AS COVID-19 ACCELERATES the collapse of the news industry, a tech merger should have been dead on arrival. Instead, though the Justice Department hastily approved the merger, it took a year and an investigation by the UK competition authority for the merger to be abandoned. Bright-line merger rules would have led to this result much more quickly. Without such, mergers will continue to threaten the vitality of the news industry and make a catastrophic situation even worse.
In late July, the Justice Department approved the merger of Taboola and Outbrain, two of Google and Facebook’s few competitors in online advertising. The combined Taboola and Outbrain (T/O) billed itself as a savior of journalism. They justified their merger on the specious grounds that the combined corporation would be a serious competitor to the duopoly of Google and Facebook that has long siphoned off revenue from news publishers. Skeptical of this claim, the UK competition authority decided to challenge the merger, and was one of the primary reasons why the merger was abandoned.
This merger would not have saved journalism; it would have threatened journalism. In its haste to approve it, the Justice Department ignored both the combined corporation’s market power and the advertising industry’s need for more competitors, not fewer. The merger would have substantially lessened competition in the market for the type of digital advertising that T/O provides, and would have created another dominant platform to drain desperately needed revenue from news organizations.

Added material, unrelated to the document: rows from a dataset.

Context: an optimization exercise on an open-source flow, tuned for small area, a short achievable clock period and few clock cycles per item. The choices shown serve that exercise and are no tape-out recipe.
Function was checked by simulation only, so behaviour that the tests miss may differ from the original.

## fft64
module fft64 (
    input  wire        clk,
    input  wire        rst,
    input  wire        in_valid,
    output wire        in_ready,
    input  wire [15:0] in_re,
    input  wire [15:0] in_im,
    input  wire [17:0] in_coef,
    output wire        out_valid,
    input  wire        out_ready,
    output wire [23:0] out_re,
    output wire [23:0] out_im,
    output wire [3:0]  out_exp,
    output wire        out_sat,
    output wire        out_last
);
    localparam [2:0] P_IO = 3'd7;      
    reg rs;
    always @(posedge clk) rs <= rst;
    reg  [3:0] lbl;         
    reg  [2:0] pass;        
    reg  [2:0] ppass;       
    reg        have_old;    
    reg  [6:0] out_idx;     
    reg  [6:0] in_idx;      
    reg  [6:0] ins_idx;     
    reg        bv;          
    reg [15:0] b_re, b_im;
    reg [17:0] b_c;
    reg        in_rdy;      
    reg        in_rdy_p;    
    reg  [2:0] cnt;         
    reg        ov;          
    reg        ov_p;        
    reg [53:0] q0;          
    reg [53:0] qh;          
    reg [53:0] qb0, qb1, qb2;   
    reg  [1:0] qwp, qrp, qbn;   
    reg        cap_d1, cap_d2;  
    reg  [1:0] kreg;        
    reg  [1:0] facc;        
    reg  [3:0] ex;          
    reg  [3:0] ex_out;      
    reg        sacc;        
    reg        sfr;         
    reg        sat_out;     
    reg        en_c, en_t3, en_t2, en_t1, en_t0;    
    reg        kadd;        
    reg  [2:0] kpass;       
    reg [14*48-1:0] ch0, ch1, ch2, ch3;
    wire [47:0] hd0 = ch0[13*48 +: 48];
    wire [47:0] hd1 = ch1[13*48 +: 48];
    wire [47:0] hd2 = ch2[13*48 +: 48];
    wire [47:0] hd3 = ch3[13*48 +: 48];
    wire       io       = (pass == P_IO);
    wire       stage    = st_q;
    wire [1:0] cap_ch   = {out_idx[4], out_idx[5]};
    wire [1:0] ins_ch   = {ins_idx[4], ins_idx[5]};
    reg        cap, ins, last_ins;
    reg        st_q;                    
    reg        mrg0, mrg1;              
    reg        ug0, ug1;                
    reg  [4:0] twi;                     
    reg        st5;                     
    wire       in_fire  = in_valid & in_rdy;
    wire       pop      = ov & out_ready;
    wire       rot_end  = (lbl == 4'd15);
    reg  [2:0] pass_n;
    always @* begin
        pass_n = pass;
        if (rot_end) begin
  ...
For scale: about 21000 cells after synthesis, about 4000 flip-flops, roughly 110 I/O pins.
export LEC_CHECK = 0
export ABC_CLOCK_PERIOD_IN_PS = 6000
export CAP_MARGIN = 20
export CORE_MARGIN = 2
export CORE_UTILIZATION = 60
export PLACE_DENSITY = 0.7
export SLEW_MARGIN = 20
create_clock -name core_clock -period 24.0 [get_ports {clk}]
standard.sh (not shown) runs the stock make flow with config.mk's settings and CLKGATE_MAP_FILE= SYNTH_SCRIPT=/design/flow/synth_recipe.tcl, a recipe that flattens the netlist after the stock synthesis.
==> flow/flow/run.sh <==
#!/bin/bash
# The standard layout (standard.sh: standard synthesis, then ORFS to
# finish) with two changes: repair_timing aims at a setup slack margin of
# 18.0 ns, i.e. at paths of about 6.0 ns, well inside the 24 ns clock, and
# clock tree synthesis inserts no dummy loads. The constraints and the clock
# period are unchanged.
set -euo pipefail
cd "$(dirname "${BASH_SOURCE[0]}")/.."
bash standard.sh SETUP_SLACK_MARGIN=18.0 \
    "CTS_ARGS=-sink_clustering_enable -repair_clock_nets -dont_use_dummy_load" \
    finish > flow_finish.log 2>&1
Testbench counts at the start, summed over its fixed seeds: cycles 9,768, frames 64.
Context: an optimization exercise on an open-source flow, tuned for small area and a short achievable clock period. The choices shown serve that exercise and are no tape-out recipe.
No run shown here included a check of the RTL's function; only the layout flow was run.

==> flow/design.v, too long to show whole: its modules and the start of the top module <==
// module fpfma: 246 lines
// module fpfma_mt: 1305 lines
// module fpfma_lzc: 386 lines
module fpfma (
    input  wire        clk,
    input  wire        rst_n,
    input  wire        in_valid,
    input  wire [1:0]  in_op,
    input  wire [1:0]  in_rnd,
    input  wire        in_ftz,
    input  wire        in_canon,
    input  wire [31:0] in_a,
    input  wire [31:0] in_b,
    input  wire [31:0] in_c,
    output reg         out_valid,
    output reg  [31:0] out_result,
    output reg  [4:0]  out_flags
);
  // ...
==> flow/run.sh <==
#!/bin/bash
# synth_recipe.tcl (not shown) runs the flow's synth.tcl, then flattens the netlist and writes it again
# the make line also repeats each setting of config.mk as NAME=value (left out here)
make -C /OpenROAD-flow-scripts/flow DESIGN_CONFIG=/design/flow/config.mk WORK_HOME=/design/flow/orfs CLKGATE_MAP_FILE= SYNTH_SCRIPT=/design/flow/synth_recipe.tcl finish
==> flow/config.mk <==
export PLATFORM = sky130hd
export DESIGN_NAME = fpfma
export DESIGN_NICKNAME = fpfma
export VERILOG_FILES = /design/flow/design.v
export SDC_FILE = /design/flow/constraint.sdc
export NUM_CORES = 4
export LEC_CHECK = 0
export ABC_AREA = 1
export CAP_MARGIN = 20
export CORE_MARGIN = 2
export CORE_UTILIZATION = 45
export SLEW_MARGIN = 20
==> flow/constraint.sdc <==
create_clock -name core_clock -period 28.0 [get_ports {clk}]
set_input_delay 5.6000 -clock core_clock [delete_from_list [all_inputs] [get_ports {clk}]]
set_output_delay 5.6000 -clock core_clock [all_outputs]
set_load 0.01 [all_outputs]
==> summary.txt, run 1 <==
Worst hold path
  – HP Class: flop to flop
  – Hold Path End: n_rnd[1]

Finish
  – Area delta synth->final: 9.35%
  – Reg with most FFs: m_s
  – Clock buffer cells: 65
  – Final clock-cell share: 3.81%
  – Fill count: 10.6k

Drt
  – Pre-antenna DRT Iters: 8
  – DRC: 0
  – Initial DRC Count: 5128

Status
  – Status: complete, no violations

Placement
  – Dpl cells: 8124
  – Port bufs: 142
  – Placed wire-length estimate: 150000 µm
  – Pre-CTS WS: 20240 ps

GRT
  – Busiest layer in global routing: met2
  – Number of global-route vias before repair: 43.2k
  – GRT met3 Usage: 9.09%

Worst setup path
  – Largest delay share family, worst path: buffers and inverters
  – Critical path arrival: 7890 ps
  – Worst setup endpoint: m_s[47]
  – CP Data Required Time: 28530 ps
  – Critical Path Source: r_ye0

Clock network
  – H-Tree Level Count: 2
  – Clock Tree Buf Depth: 3

Logic synthesis
  – Post-Syn Area: 0.0460 mm²
  – Mux cell area share after synthesis: 0.805%
  – Distinct cells, synth: 64
  – Avg Inst Size Synth: 6.70 µm²

Floorplanning
  – Total die area: 0.105 mm²
  – Die Ht: 324 µm
  – Tap Cells: 1368
  – Initial core utilization: 45.3%

Timing
  – Number of setup violations in the final report: 0
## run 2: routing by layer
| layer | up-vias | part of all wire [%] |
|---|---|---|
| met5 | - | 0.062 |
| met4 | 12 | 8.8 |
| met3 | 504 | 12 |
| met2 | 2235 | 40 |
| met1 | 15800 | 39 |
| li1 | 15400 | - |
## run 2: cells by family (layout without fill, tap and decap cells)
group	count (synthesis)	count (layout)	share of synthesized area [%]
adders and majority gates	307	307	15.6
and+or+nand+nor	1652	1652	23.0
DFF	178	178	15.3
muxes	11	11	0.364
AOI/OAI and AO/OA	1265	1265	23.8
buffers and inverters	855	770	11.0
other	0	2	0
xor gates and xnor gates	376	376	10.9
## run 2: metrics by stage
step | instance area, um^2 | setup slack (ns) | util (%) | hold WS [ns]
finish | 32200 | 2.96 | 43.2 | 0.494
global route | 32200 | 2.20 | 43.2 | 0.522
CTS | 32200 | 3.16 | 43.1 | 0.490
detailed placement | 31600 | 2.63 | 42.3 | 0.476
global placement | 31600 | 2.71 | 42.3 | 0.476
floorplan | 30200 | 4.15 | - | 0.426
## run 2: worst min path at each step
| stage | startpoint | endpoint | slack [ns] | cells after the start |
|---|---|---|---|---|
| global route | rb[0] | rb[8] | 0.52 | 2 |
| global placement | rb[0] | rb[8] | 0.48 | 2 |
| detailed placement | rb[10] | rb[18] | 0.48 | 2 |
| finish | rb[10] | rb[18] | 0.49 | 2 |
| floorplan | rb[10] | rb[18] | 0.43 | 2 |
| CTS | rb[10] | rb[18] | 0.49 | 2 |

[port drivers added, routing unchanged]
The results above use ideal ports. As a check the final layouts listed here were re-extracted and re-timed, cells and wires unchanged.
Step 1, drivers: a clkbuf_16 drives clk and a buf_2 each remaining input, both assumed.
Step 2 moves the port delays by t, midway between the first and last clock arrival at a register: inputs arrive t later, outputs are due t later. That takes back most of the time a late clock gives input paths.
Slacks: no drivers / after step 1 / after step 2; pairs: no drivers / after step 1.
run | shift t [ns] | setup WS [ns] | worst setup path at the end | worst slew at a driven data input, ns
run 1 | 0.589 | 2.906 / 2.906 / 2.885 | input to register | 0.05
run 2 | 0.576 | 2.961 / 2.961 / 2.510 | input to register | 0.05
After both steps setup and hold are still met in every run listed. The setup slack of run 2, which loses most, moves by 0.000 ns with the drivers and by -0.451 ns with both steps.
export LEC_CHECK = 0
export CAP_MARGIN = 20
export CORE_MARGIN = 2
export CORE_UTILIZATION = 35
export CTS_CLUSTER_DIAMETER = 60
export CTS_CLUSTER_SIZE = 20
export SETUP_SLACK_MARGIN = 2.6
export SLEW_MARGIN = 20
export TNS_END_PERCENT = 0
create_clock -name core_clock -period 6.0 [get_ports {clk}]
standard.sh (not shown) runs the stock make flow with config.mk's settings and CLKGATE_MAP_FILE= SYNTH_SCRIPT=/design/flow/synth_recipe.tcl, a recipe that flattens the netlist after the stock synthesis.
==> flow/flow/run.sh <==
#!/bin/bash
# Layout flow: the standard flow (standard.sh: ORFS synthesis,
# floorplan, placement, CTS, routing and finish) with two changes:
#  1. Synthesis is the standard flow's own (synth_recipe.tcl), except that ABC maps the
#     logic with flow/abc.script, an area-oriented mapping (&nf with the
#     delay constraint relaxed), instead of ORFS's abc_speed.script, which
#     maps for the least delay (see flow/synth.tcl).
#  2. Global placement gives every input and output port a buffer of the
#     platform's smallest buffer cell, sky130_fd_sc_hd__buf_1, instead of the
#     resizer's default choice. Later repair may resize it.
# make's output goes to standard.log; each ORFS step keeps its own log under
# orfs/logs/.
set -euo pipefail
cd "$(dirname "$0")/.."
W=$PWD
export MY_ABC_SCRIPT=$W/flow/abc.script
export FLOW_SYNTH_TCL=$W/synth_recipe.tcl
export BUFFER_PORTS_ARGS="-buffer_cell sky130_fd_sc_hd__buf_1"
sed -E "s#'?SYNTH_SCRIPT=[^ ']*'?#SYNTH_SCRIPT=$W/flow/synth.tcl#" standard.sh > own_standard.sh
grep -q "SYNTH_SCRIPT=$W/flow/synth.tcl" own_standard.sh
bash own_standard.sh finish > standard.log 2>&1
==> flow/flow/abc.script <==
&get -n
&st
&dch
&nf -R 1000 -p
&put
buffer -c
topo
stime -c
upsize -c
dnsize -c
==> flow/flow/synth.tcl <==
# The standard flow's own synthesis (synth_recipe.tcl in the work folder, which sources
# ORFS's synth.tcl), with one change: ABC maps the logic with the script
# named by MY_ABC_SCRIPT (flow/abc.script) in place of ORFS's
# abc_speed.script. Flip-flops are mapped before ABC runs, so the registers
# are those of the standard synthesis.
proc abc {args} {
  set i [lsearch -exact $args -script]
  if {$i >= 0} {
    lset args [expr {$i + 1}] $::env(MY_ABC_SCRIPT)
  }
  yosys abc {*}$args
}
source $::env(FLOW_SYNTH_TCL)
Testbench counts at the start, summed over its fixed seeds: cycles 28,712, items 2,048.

To prevent advertising monopolists from continuously taking advantage of lackluster merger enforcement and eroding the news industry, and to stop depending on foreign competition authorities to prevent mergers, federal agencies must enact bright-line merger rules. Such rules would free journalism from the Google and Facebook duopoly, prevent dominant firms from entrenching market power through mergers and acquisitions, and foster a competitive environment where firms instead invest in innovation.
Since the pandemic took hold in the United States in March, prominent news organizations have laid off thousands of journalists, once-powerful nationwide chains such as McClatchy have declared bankruptcy, and more than 50 local newsrooms have closed, accelerating a decades-long collapse. Between 1990 and 2016, news organizations fired and laid off almost 300,000 journalists. Some 20 percent of US newspapers have disappeared during the past 15 years. The industry broke down because advertising revenue declined 62 percent from 2008 to 2018. These firings and closures threaten the vitality of democracy, as less local journalism undermines citizens’ ability to hold public officials accountable and to know about public affairs in their communities, the nation, and the world.